The full spectrum of XLPDR occurs exclusively in males (Table), whereas female carriers only develop patchy skin involvement (35, 44, 45). Typically, the disorder is evident within the first 6 months of life. Many reported patients had low birth weights (35, 43, 44), although this growth delay does not persist postnatally, as most patients achieve normal overall height as adults. During early infancy, the disease is dominated by recurrent or persistent diarrhea, recurrent lung infections, feeding difficulty (at times requiring gastrostomy tube insertion) and poor growth. As such, most patients experience failure to thrive during infancy and undergo extensive diagnostic testing to try to identify an underlying cause (35, 38, 40). Sometimes, due to the history of recurrent pulmonary infections, patients are misdiagnosed as having cystic fibrosis (35, 44).
TABLE.
Organ system | Manifestations | Pathologic findings | |
---|---|---|---|
Universal | Common | ||
Skin and appendices | Males: Diffuse reticular hyperpigmentation Females: Blaschko’s line hyperpigmentation |
Hypohidrosis Poor thermoregulation Facial telangiectasias |
Melanophages in the dermis layer Amyloid deposition Basket-weave stratum corneum Hyperpigmentation of the basal layer |
Facial and Ectodermal Developmental features | Low upswept hairline Coarse, unruly hair Broad upswept eyebrows |
Toe abnormalities Digital clubbing Oral/dental anomalies |
|
Lungs | Recurrent bacterial infections Bronchiectasis |
Chronic lung disease (obstructive and restrictive features) | |
Gastrointestinal | Recurrent diarrhea (at times bloody) in infancy Colitis Jejunal inflammation |
Crypt abscesses, architectural distortion of the mucosa Increased intraepithelial apoptosis and eosinophilic inflammation Mucosal ulceration, focal epithelial regenerations and areas of early granulation tissue. |
|
Kidney | Urethral strictures Hematuria Renal abscess |
||
Ophthalmology | Keratitis Corneal dyskeratosis Blindness |
Cornea: dense accumulations of eosinophilic lamellar material between the epithelium and Bowman’s membrane with focal nodular thickenings. | |
Infectious phenotype | Recurrent bacterial pneumonia | Recurrent otitis media Recurrent sinusitis |
Cutaneous manifestations tend to develop after infancy and during in the first few years of life (38, 39, 44). Skin lesions begin to appear between 4 months and 5 years of age and are asymptomatic in nature. The lesions may start as hyperpigmented macules or patches and adopt a reticular pattern with time. Typically, they appear first in the neck, lateral surfaces of the face, axillae, dorsal surfaces of the hands, forearms, elbows, chest, and lower extremities including the knees. In addition, the lesions are less pronounced in the central part of the face and back, and spare mucous membranes (44). When biopsied, the skin demonstrates accumulation of melanophages, dermal histiocytes containing melanin granules through to represent phagocytic content. In many patients, the dermis also displays accumulation of amyloid material. Female carriers of the mutation do not develop systemic manifestations of XLPDR and only suffer from limited hyperpigmentation along Blaschko’s lines, regions of the skin with clonal X chromosome inactivation in keratinocytes. The hyperpigmented lesions are thought to represent regions of the skin where the normal allele has been silenced (45). As in males, these hyperpigmented areas appear during childhood and tend to fade away with age. Skewed X-chromosome inactivation has been reported in circulating leukocytes, possibly explaining the lack of systemic manifestations (46).

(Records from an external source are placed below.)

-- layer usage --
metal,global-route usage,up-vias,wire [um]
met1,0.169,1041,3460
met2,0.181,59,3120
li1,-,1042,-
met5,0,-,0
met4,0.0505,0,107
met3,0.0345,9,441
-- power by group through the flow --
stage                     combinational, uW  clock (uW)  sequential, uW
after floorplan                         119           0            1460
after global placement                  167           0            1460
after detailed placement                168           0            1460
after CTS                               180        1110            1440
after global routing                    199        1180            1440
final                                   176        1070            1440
`src/rtl/xic_map.svh`:
```
// register map, field positions, reset values and timing counts
`ifndef XIC_MAP_SVH
`define XIC_MAP_SVH
`define XIC_IDX_SYNC        8'h01
`define XIC_IDX_NONMASKABLE_CONTROL     8'h02
`define XIC_IDX_NMIPEND     8'h03
`define XIC_IDX_EVEN        8'h04
`define XIC_IDX_ENCLR       8'h08
`define XIC_IDX_ENSET       8'h0C
`define XIC_IDX_FLAGS       8'h10
`define XIC_IDX_CFG0        8'h18
`define XIC_IDX_CFG1        8'h1C
`define XIC_SYNC_BIT        7
`define XIC_NMI_FILT_BIT    3
`define XIC_NMI_PEND_BIT    0
`define XIC_RST_BYTE        8'h00
`define XIC_RST_WORD        32'h0000_0000
`define XIC_SYNC_CYCLES     3'h3
`define XIC_CFG_FIELD       4
`define XIC_SENSE_W         3
`define XIC_LINES_PER_CFG   8
`endif

```
`src/rtl/xic_pkg.sv`:
```
// shared types of the interrupt control block
package xic_pkg;
  typedef enum logic [2:0] {
    XIC_NONE, XIC_RISE, XIC_FALL, XIC_BOTH, XIC_HIGH, XIC_LOW
  } xic_sense_t;
endpackage

```
`src/rtl/xic_detect.sv`:
```
// one input conditioner: synchroniser, glitch filter and trigger detection
`include "xic_map.svh"
module xic_detect
  import xic_pkg::*;
(
  input  wire logic       clk,
  input  wire logic       rst_n,
  input  wire logic       pin,
  input  wire logic       filt_en,
  input  wire logic [2:0] sense,
  output logic            detect_reg
);
  logic       sync1_reg;
  logic       sync2_reg;
  logic [2:0] hist_reg;
  logic       prev_reg;
  logic       filt;
  logic       sel;

  always_ff @(posedge clk) begin
    if (!rst_n) begin
      sync1_reg <= 1'b0;
      sync2_reg <= 1'b0;
    end else begin
      sync1_reg <= pin;
      sync2_reg <= sync1_reg;
    end
  end

  // majority of three samples rejects single-cycle glitches
  always_ff @(posedge clk) begin
    if (!rst_n) hist_reg <= 3'h0;
    else        hist_reg <= {hist_reg[1:0], sync2_reg};
  end

  assign filt = (hist_reg[0] & hist_reg[1]) | (hist_reg[1] & hist_reg[2]) |
                (hist_reg[0] & hist_reg[2]);
  assign sel  = filt_en ? filt : sync2_reg;

  always_ff @(posedge clk) begin
    if (!rst_n) prev_reg <= 1'b0;
    else        prev_reg <= sel;
  end

  always_ff @(posedge clk) begin
    if (!rst_n) begin
      detect_reg <= 1'b0;
    end else begin
      case (sense)
        XIC_RISE: detect_reg <= sel & ~prev_reg;
        XIC_FALL: detect_reg <= ~sel & prev_reg;
        XIC_BOTH: detect_reg <= sel ^ prev_reg;
        XIC_HIGH: detect_reg <= sel;
        XIC_LOW:  detect_reg <= ~sel;
        default:  detect_reg <= 1'b0;
      endcase
    end
  end

  AST_FILT_BYPASS: assert property (@(posedge clk) disable iff (!rst_n)
    (!filt_en && sense == XIC_HIGH && sync2_reg) |=> detect_reg)
    else $error("bypassed high level not detected");
  AST_SENSE_RISE: assert property (@(posedge clk) disable iff (!rst_n)
    (sense == XIC_RISE && !filt_en && sync2_reg && !prev_reg) |=> detect_reg)
    else $error("rising edge not detected");
  AST_SENSE_RSV: assert property (@(posedge clk) disable iff (!rst_n)
    (sense[2:1] == 2'b11) |=> !detect_reg)
    else $error("reserved sense code detected");
endmodule // xic_detect

```
`src/rtl/xic_ctrl.sv`:
```
// interrupt control registers: nonmaskable input, line enables, events
//
// Our own choice: the plain strobed port.
`include "xic_map.svh"
module xic_ctrl
  import xic_pkg::*;
#(
  parameter int LINES = 16
)(
  input  wire logic             clk,
  input  wire logic             rst_n,
  input  wire logic [7:0]       bus_addr,
  input  wire logic [31:0]      bus_wdata,
  input  wire logic             bus_wr,
  input  wire logic             bus_rd,
  output logic      [31:0]      bus_rdata,
  input  wire logic             nonmaskable_pin,
  input  wire logic [LINES-1:0] ext_line_pin,
  output logic      [LINES-1:0] line_event,
  output logic                  nmi_irq,
  output logic                  line_irq
);
  // registers sit at their own byte offsets; each access moves a whole register
  function automatic logic hit(input logic [7:0] a, input logic [7:0] off);
    return a == off;
  endfunction

  logic [7:0]       nonmaskable_control_reg;
  logic [7:0]       nmi_active_reg;
  logic             sync_pending_reg;
  logic             sync_again_reg;
  logic [2:0]       sync_cnt_reg;
  logic             nonmaskable_pending_reg;
  logic [LINES-1:0] line_event_enable_reg;
  logic [LINES-1:0] ext_line_irq_en_reg;
  logic [LINES-1:0] line_pending_flags_reg;
  logic [31:0]      line_cfg_reg [2];
  logic [LINES-1:0] line_event_reg;
  logic             nmi_irq_reg;
  logic             line_irq_reg;
  logic [31:0]      rdata_reg;
  logic [31:0]      rdata_next;
  logic             nmi_det;
  logic [LINES-1:0] line_det;
  logic             wr_nonmaskable_control;
  logic             sync_done;

  assign wr_nonmaskable_control = bus_wr && hit(bus_addr, `XIC_IDX_NONMASKABLE_CONTROL);
  assign sync_done  = sync_pending_reg && (sync_cnt_reg == `XIC_SYNC_CYCLES);

  xic_detect u_nmi_det (
    .clk        (clk),
    .rst_n      (rst_n),
    .pin        (nonmaskable_pin),
    .filt_en    (nmi_active_reg[`XIC_NMI_FILT_BIT]),
    .sense      (nmi_active_reg[`XIC_SENSE_W-1:0]),
    .detect_reg (nmi_det)
  );

  for (genvar i = 0; i < LINES; i++) begin : g_line
    localparam int CW = i / `XIC_LINES_PER_CFG;
    localparam int LB = (i % `XIC_LINES_PER_CFG) * `XIC_CFG_FIELD;
    xic_detect u_det (
      .clk        (clk),
      .rst_n      (rst_n),
      .pin        (ext_line_pin[i]),
      .filt_en    (line_cfg_reg[CW][LB+`XIC_SENSE_W]),
      .sense      (line_cfg_reg[CW][LB +: `XIC_SENSE_W]),
      .detect_reg (line_det[i])
    );
  end

  // control value reads back at once; the detector sees it after transfer
  always_ff @(posedge clk) begin
    if (!rst_n) nonmaskable_control_reg <= `XIC_RST_BYTE;
    else if (wr_nonmaskable_control) nonmaskable_control_reg <= {4'h0, bus_wdata[`XIC_CFG_FIELD-1:0]};
  end

  // cross-domain transfer: counter models the slow clock handshake
  always_ff @(posedge clk) begin
    if (!rst_n) begin
      sync_pending_reg <= 1'b0;
      sync_again_reg   <= 1'b0;
      sync_cnt_reg     <= 3'h0;
      nmi_active_reg   <= `XIC_RST_BYTE;
    end else if (!sync_pending_reg) begin
      if (wr_nonmaskable_control) begin
        sync_pending_reg <= 1'b1;
        sync_cnt_reg     <= 3'h1;
      end
    end else if (sync_done) begin
      nmi_active_reg <= nonmaskable_control_reg;
      if (sync_again_reg || wr_nonmaskable_control) begin
        sync_again_reg <= 1'b0;
        sync_cnt_reg   <= 3'h1;
      end else begin
        sync_pending_reg <= 1'b0;
        sync_cnt_reg     <= 3'h0;
      end
    end else begin
      sync_cnt_reg <= sync_cnt_reg + 3'h1;
      if (wr_nonmaskable_control) sync_again_reg <= 1'b1;
    end
  end

  // set ungated, write-one clears; set wins
  always_ff @(posedge clk) begin
    if (!rst_n) nonmaskable_pending_reg <= 1'b0;
    else if (nmi_det) nonmaskable_pending_reg <= 1'b1;
    else if (bus_wr && hit(bus_addr, `XIC_IDX_NMIPEND) && bus_wdata[`XIC_NMI_PEND_BIT])
      nonmaskable_pending_reg <= 1'b0;
  end

  always_ff @(posedge clk) begin
    if (!rst_n) line_event_enable_reg <= LINES'(`XIC_RST_WORD);
    else if (bus_wr && hit(bus_addr, `XIC_IDX_EVEN))
      line_event_enable_reg <= bus_wdata[LINES-1:0];
  end

  always_ff @(posedge clk) begin
    if (!rst_n) begin
      line_cfg_reg[0] <= `XIC_RST_WORD;
      line_cfg_reg[1] <= `XIC_RST_WORD;
    end else if (bus_wr && hit(bus_addr, `XIC_IDX_CFG0)) begin
      line_cfg_reg[0] <= bus_wdata;
    end else if (bus_wr && hit(bus_addr, `XIC_IDX_CFG1)) begin
      line_cfg_reg[1] <= bus_wdata;
    end
  end

  always_ff @(posedge clk) begin
    if (!rst_n) begin
      ext_line_irq_en_reg <= LINES'(`XIC_RST_WORD);
    end else if (bus_wr && hit(bus_addr, `XIC_IDX_ENCLR)) begin
      ext_line_irq_en_reg <= ext_line_irq_en_reg & ~bus_wdata[LINES-1:0];
    end else if (bus_wr && hit(bus_addr, `XIC_IDX_ENSET)) begin
      ext_line_irq_en_reg <= ext_line_irq_en_reg | bus_wdata[LINES-1:0];
    end
  end

  // sticky flags; read clears, a new detection in that cycle survives
  always_ff @(posedge clk) begin
    if (!rst_n) line_pending_flags_reg <= LINES'(`XIC_RST_WORD);
    else if (bus_rd && hit(bus_addr, `XIC_IDX_FLAGS)) line_pending_flags_reg <= line_det;
    else line_pending_flags_reg <= line_pending_flags_reg | line_det;
  end

  always_ff @(posedge clk) begin
    if (!rst_n) line_event_reg <= LINES'(`XIC_RST_WORD);
    else        line_event_reg <= line_det & line_event_enable_reg;
  end

  always_ff @(posedge clk) begin
    if (!rst_n) begin
      nmi_irq_reg  <= 1'b0;
      line_irq_reg <= 1'b0;
    end else begin
      nmi_irq_reg  <= nonmaskable_pending_reg;
      line_irq_reg <= |(line_pending_flags_reg & ext_line_irq_en_reg);
    end
  end

  // read mux; unmapped addresses read zero
  always_comb begin
    rdata_next = `XIC_RST_WORD;
    if (hit(bus_addr, `XIC_IDX_SYNC)) begin
      rdata_next[`XIC_SYNC_BIT] = sync_pending_reg;
    end else if (hit(bus_addr, `XIC_IDX_NONMASKABLE_CONTROL)) begin
      rdata_next[7:0] = nonmaskable_control_reg;
    end else if (hit(bus_addr, `XIC_IDX_NMIPEND)) begin
      rdata_next[`XIC_NMI_PEND_BIT] = nonmaskable_pending_reg;
    end else if (hit(bus_addr, `XIC_IDX_EVEN)) begin
      rdata_next[LINES-1:0] = line_event_enable_reg;
    end else if (hit(bus_addr, `XIC_IDX_ENCLR) || hit(bus_addr, `XIC_IDX_ENSET)) begin
      rdata_next[LINES-1:0] = ext_line_irq_en_reg;
    end else if (hit(bus_addr, `XIC_IDX_FLAGS)) begin
      rdata_next[LINES-1:0] = line_pending_flags_reg;
    end else if (hit(bus_addr, `XIC_IDX_CFG0)) begin
      rdata_next = line_cfg_reg[0];
    end else if (hit(bus_addr, `XIC_IDX_CFG1)) begin
      rdata_next = line_cfg_reg[1];
    end
  end

  // data stand only in the cycle after the read strobe
  always_ff @(posedge clk) begin
    if (!rst_n)      rdata_reg <= `XIC_RST_WORD;
    else if (bus_rd) rdata_reg <= rdata_next;
    else             rdata_reg <= `XIC_RST_WORD;
  end

  assign bus_rdata  = rdata_reg;
  assign line_event = line_event_reg;
  assign nmi_irq    = nmi_irq_reg;
  assign line_irq   = line_irq_reg;

  AST_SYNC_SET: assert property (@(posedge clk) disable iff (!rst_n)
    (wr_nonmaskable_control && !sync_pending_reg) |=> sync_pending_reg)
    else $error("sync pending not raised on transfer start");
  AST_SYNC_CLR: assert property (@(posedge clk) disable iff (!rst_n)
    (wr_nonmaskable_control && !sync_pending_reg) ##1 (!wr_nonmaskable_control)[*3] |=> !sync_pending_reg)
    else $error("sync pending not cleared after transfer");
  AST_SYNC_QUEUE: assert property (@(posedge clk) disable iff (!rst_n)
    (wr_nonmaskable_control && sync_pending_reg) |=> sync_pending_reg ##[1:6] !sync_pending_reg
      or ##[1:6] (nmi_active_reg == nonmaskable_control_reg))
    else $error("queued control write never applied");
  AST_NMI_SET: assert property (@(posedge clk) disable iff (!rst_n)
    nmi_det |=> nonmaskable_pending_reg ##1 nmi_irq)
    else $error("nonmaskable detection lost");
  AST_NMI_W1C: assert property (@(posedge clk) disable iff (!rst_n)
    (bus_wr && hit(bus_addr, `XIC_IDX_NMIPEND) && !bus_wdata[0] && nonmaskable_pending_reg)
      |=> nonmaskable_pending_reg)
    else $error("write of zero cleared nonmaskable flag");
  AST_EVENT: assert property (@(posedge clk) disable iff (!rst_n)
    line_event == ($past(line_det) & $past(line_event_enable_reg)))
    else $error("line event mismatch");
  AST_ENCLR: assert property (@(posedge clk) disable iff (!rst_n)
    (bus_wr && hit(bus_addr, `XIC_IDX_ENCLR))
      |=> (ext_line_irq_en_reg & $past(bus_wdata[LINES-1:0])) == '0)
    else $error("enable clear failed");
  AST_ENSET: assert property (@(posedge clk) disable iff (!rst_n)
    (bus_wr && hit(bus_addr, `XIC_IDX_ENSET))
      |=> ext_line_irq_en_reg == ($past(ext_line_irq_en_reg) | $past(bus_wdata[LINES-1:0])))
    else $error("enable set failed");
  AST_ENREAD: assert property (@(posedge clk) disable iff (!rst_n)
    (bus_rd && hit(bus_addr, `XIC_IDX_ENCLR)) |=> bus_rdata[LINES-1:0] == $past(ext_line_irq_en_reg))
    else $error("enable readback wrong");
  AST_LINE_IRQ: assert property (@(posedge clk) disable iff (!rst_n)
    line_irq == |($past(line_pending_flags_reg) & $past(ext_line_irq_en_reg)))
    else $error("line interrupt not gated by enable");

  // helper for the bounded-transfer check; touches no output
  logic [3:0] pend_quiet_reg;

  // cycles spent pending since the last control write, saturating
  always_ff @(posedge clk) begin
    if (!rst_n) begin
      pend_quiet_reg <= 4'h0;
    end else if (!sync_pending_reg || wr_nonmaskable_control) begin
      pend_quiet_reg <= 4'h0;
    end else if (pend_quiet_reg != 4'hF) begin
      pend_quiet_reg <= pend_quiet_reg + 4'h1;
    end
  end

  // transfer bookkeeping: idle means the detector already holds the setting
  AST_SYNC_IDLE: assert property (@(posedge clk) disable iff (!rst_n)
    !sync_pending_reg |-> nmi_active_reg == nonmaskable_control_reg)
    else $error("detector setting differs from control while idle");

  AST_SYNC_CNT: assert property (@(posedge clk) disable iff (!rst_n)
    sync_pending_reg == (sync_cnt_reg != 3'h0) && sync_cnt_reg <= `XIC_SYNC_CYCLES)
    else $error("transfer counter out of step with sync pending");

  // one queued transfer at most follows the last write
  AST_SYNC_BOUND: assert property (@(posedge clk) disable iff (!rst_n)
    pend_quiet_reg <= 4'(2 * `XIC_SYNC_CYCLES))
    else $error("sync pending outlived its transfer");

  AST_SYNC_LATE: assert property (@(posedge clk) disable iff (!rst_n)
    (wr_nonmaskable_control && sync_pending_reg && !sync_done) |=> sync_again_reg)
    else $error("control write during transfer not queued");

  AST_SYNC_RESTART: assert property (@(posedge clk) disable iff (!rst_n)
    (sync_done && (sync_again_reg || wr_nonmaskable_control))
      |=> sync_pending_reg && sync_cnt_reg == 3'h1)
    else $error("queued transfer did not restart");

  AST_CTRL_RB: assert property (@(posedge clk) disable iff (!rst_n)
    wr_nonmaskable_control |=> nonmaskable_control_reg == {4'h0, $past(bus_wdata[`XIC_CFG_FIELD-1:0])})
    else $error("control write did not complete");

  // nonmaskable flag and request
  AST_NMI_CLR: assert property (@(posedge clk) disable iff (!rst_n)
    (bus_wr && hit(bus_addr, `XIC_IDX_NMIPEND) && bus_wdata[`XIC_NMI_PEND_BIT] && !nmi_det)
      |=> !nonmaskable_pending_reg)
    else $error("write of one left nonmaskable flag set");

  AST_NMI_STICKY: assert property (@(posedge clk) disable iff (!rst_n)
    (nonmaskable_pending_reg && !(bus_wr && hit(bus_addr, `XIC_IDX_NMIPEND)))
      |=> nonmaskable_pending_reg)
    else $error("nonmaskable flag dropped without a clear");

  AST_NMI_IRQ: assert property (@(posedge clk) disable iff (!rst_n)
    nmi_irq == $past(nonmaskable_pending_reg))
    else $error("nonmaskable interrupt does not follow its flag");

  // line enables and their readback
  AST_ENCLR_KEEP: assert property (@(posedge clk) disable iff (!rst_n)
    (bus_wr && hit(bus_addr, `XIC_IDX_ENCLR))
      |=> ext_line_irq_en_reg == ($past(ext_line_irq_en_reg) & ~$past(bus_wdata[LINES-1:0])))
    else $error("enable clear touched bits written zero");

  AST_EN_STILL: assert property (@(posedge clk) disable iff (!rst_n)
    !(bus_wr && (hit(bus_addr, `XIC_IDX_ENCLR) || hit(bus_addr, `XIC_IDX_ENSET)))
      |=> $stable(ext_line_irq_en_reg))
    else $error("line enables changed without a write");

  AST_ENSET_READ: assert property (@(posedge clk) disable iff (!rst_n)
    (bus_rd && hit(bus_addr, `XIC_IDX_ENSET))
      |=> bus_rdata[LINES-1:0] == $past(ext_line_irq_en_reg))
    else $error("enable readback through the set register wrong");

  AST_RDATA_IDLE: assert property (@(posedge clk) disable iff (!rst_n)
    !bus_rd |=> bus_rdata == '0)
    else $error("read data stood beyond its cycle");

  // line flags and events
  AST_FLAG_SET: assert property (@(posedge clk) disable iff (!rst_n)
    (|line_det) |=> (line_pending_flags_reg & $past(line_det)) == $past(line_det))
    else $error("line detection did not set its flag");

  AST_FLAG_STICKY: assert property (@(posedge clk) disable iff (!rst_n)
    !(bus_rd && hit(bus_addr, `XIC_IDX_FLAGS))
      |=> ($past(line_pending_flags_reg) & ~line_pending_flags_reg) == '0)
    else $error("line flag dropped without a read");

  AST_EVENT_OFF: assert property (@(posedge clk) disable iff (!rst_n)
    (line_event_enable_reg == '0) |=> line_event == '0)
    else $error("event emitted from a disabled line");

  AST_EVENT_FREE: assert property (@(posedge clk) disable iff (!rst_n)
    (|(line_det & line_event_enable_reg & ~ext_line_irq_en_reg)) |=> (|line_event))
    else $error("event held back by the interrupt enable");
endmodule // xic_ctrl

```
--- src/rtl/cct_pkg.sv ---
// Purpose: shared constants of the 16-bit capture/compare timer
// Assumes: byte-wide register port, one clock
// Notes: offsets are register indexes on a 4-bit address
package cct_pkg;
    // ******
    // register indexes
    // ******
    localparam logic [3:0] ADDR_CTRL1 = 4'h0;
    localparam logic [3:0] ADDR_CTRL2 = 4'h1;
    localparam logic [3:0] ADDR_STATUS = 4'h2;
    localparam logic [3:0] ADDR_CAP1H = 4'h3;
    localparam logic [3:0] ADDR_CAP1L = 4'h4;
    localparam logic [3:0] ADDR_CMP1H = 4'h5;
    localparam logic [3:0] ADDR_CMP1L = 4'h6;
    localparam logic [3:0] ADDR_CAP2H = 4'h7;
    localparam logic [3:0] ADDR_CAP2L = 4'h8;
    localparam logic [3:0] ADDR_CMP2H = 4'h9;
    localparam logic [3:0] ADDR_CMP2L = 4'hA;
    localparam logic [3:0] ADDR_CNTH = 4'hB;
    localparam logic [3:0] ADDR_CNTL = 4'hC;
    localparam logic [3:0] ADDR_ACNTH = 4'hD;
    localparam logic [3:0] ADDR_ACNTL = 4'hE;
    // ******
    // first control register bits
    // ******
    localparam int C1_CAP_IE = 7;
    localparam int C1_CMP_IE = 6;
    localparam int C1_OVF_IE = 5;
    localparam int C1_LVL2 = 2;
    localparam int C1_EDGE1 = 1;
    localparam int C1_LVL1 = 0;
    // ******
    // second control register bits
    // ******
    localparam int C2_PINEN1 = 7;
    localparam int C2_PINEN2 = 6;
    localparam int C2_SPULSE = 5;
    localparam int C2_PWM = 4;
    localparam int C2_CSEL_HI = 3;
    localparam int C2_CSEL_LO = 2;
    localparam int C2_EDGE2 = 1;
    localparam int C2_EXTEDGE = 0;
    // ******
    // status register bits
    // ******
    localparam int ST_CAPF1 = 7;
    localparam int ST_CMPF1 = 6;
    localparam int ST_OVF = 5;
    localparam int ST_CAPF2 = 4;
    localparam int ST_CMPF2 = 3;
    // ******
    // values and clock selection
    // ******
    localparam logic [15:0] CNT_RESET = 16'h0000;
    localparam logic [15:0] CNT_RELOAD = 16'hFFFC;
    localparam logic [15:0] CNT_MAX = 16'hFFFF;
    localparam logic [15:0] CMP_RESET = 16'h8000;
    localparam logic [7:0] CTRL_RESET = 8'h00;
    typedef enum logic [1:0] {
        CCT_DIV4 = 2'b00,
        CCT_DIV2 = 2'b01,
        CCT_DIV8 = 2'b10,
        CCT_EXT = 2'b11
    } cct_csel_t;
    localparam logic [2:0] PRE_END2 = 3'h1;
    localparam logic [2:0] PRE_END4 = 3'h3;
    localparam logic [2:0] PRE_END8 = 3'h7;
endpackage

--- src/rtl/cct_cap_if.sv ---
// Purpose: signals between timer core and one capture channel
// Assumes: single clock domain
// Notes: core drives pin, edge, count and read strobes
`timescale 1ns/1ps
interface cct_cap_if;
    logic pinLevel;
    logic edgeSel;
    logic allow;
    logic [15:0] count;
    logic rdHigh;
    logic rdLow;
    logic [15:0] value;
    logic evt;
    modport core (output pinLevel, edgeSel, allow, count, rdHigh, rdLow, input value, evt);
    modport chan (input pinLevel, edgeSel, allow, count, rdHigh, rdLow, output value, evt);
endinterface

--- src/rtl/cct_capture.sv ---
// Purpose: one input capture channel
// Assumes: pin synchronous to core_clk
// Notes: evt pulses one cycle per active edge
`timescale 1ns/1ps
module cct_capture (
    input wire logic core_clk, // core clock
    input wire logic sys_rst, // sync reset, high
    cct_cap_if.chan cap // link to the core
);
    logic pinPrev_reg;
    logic hold_reg;
    logic [15:0] value_reg;
    // ******
    // edge detection
    // ******
    // edge polarity picked per channel
    wire rise = cap.pinLevel & ~pinPrev_reg;
    wire fall = ~cap.pinLevel & pinPrev_reg;
    wire hit = cap.allow & (cap.edgeSel ? rise : fall);
    assign cap.evt = hit;
    assign cap.value = value_reg;
    // ******
    // transfer and read hold-off
    // ******
    // high read freezes the value until low read
    always_ff @(posedge core_clk) begin
        if (sys_rst) begin
            pinPrev_reg <= cap.pinLevel; // no false edge after reset
            hold_reg <= 1'b0;
            value_reg <= cct_pkg::CNT_RESET;
        end else begin
            pinPrev_reg <= cap.pinLevel;
            if (cap.rdHigh) begin
                hold_reg <= 1'b1;
            end else if (cap.rdLow) begin
                hold_reg <= 1'b0;
            end
            if (hit && !hold_reg) begin
                value_reg <= cap.count;
            end
        end
    end
endmodule // cct_capture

During early childhood most patients are also noted to produce minimal or no sweat (hypohidrosis) (35, 44). Impaired thermoregulation and hyperthermia can occur if sweating is severely impaired, and many patients avoid sun exposure or require cold baths to avoid hyperthermia. Moreover, attempts at sweat chloride testing to exclude cystic fibrosis often fail due to difficulties in sample collection, leading to diagnostic ambiguity that persists until other disease manifestations become evident and the correct diagnosis is reached (44). The lack of sweating is thought to represent impaired development of sweat glands, as seen in ectodermal dysplasia. Dental anomalies, which can be part of the spectrum of ectodermal dysplasia, are also seen in some patients (35, 40, 44). However, other manifestations of ectodermal dysplasia, such as loss of hair follicles or even patches of complete loss of epidermis, are not seen in XLPDR patients. This stands in contrast to loss-of-function mutations in the NF-κB pathway, such as mutations of IKBKG, which also lead to immunodeficiency and ectodermal dysplasia that can include more profound manifestations (47).
As XLPDR patients become older, the unique facies that characterizes this syndrome becomes quite evident. Patients have a low and upswept frontal hairline, along with coarse upswept eyebrows and unruly hair (40). Combined with hyperpigmentation and hypohidrosis, this physical appearance is nearly universal in XLPDR and is quite pathognomonic when the clinician is aware of this condition.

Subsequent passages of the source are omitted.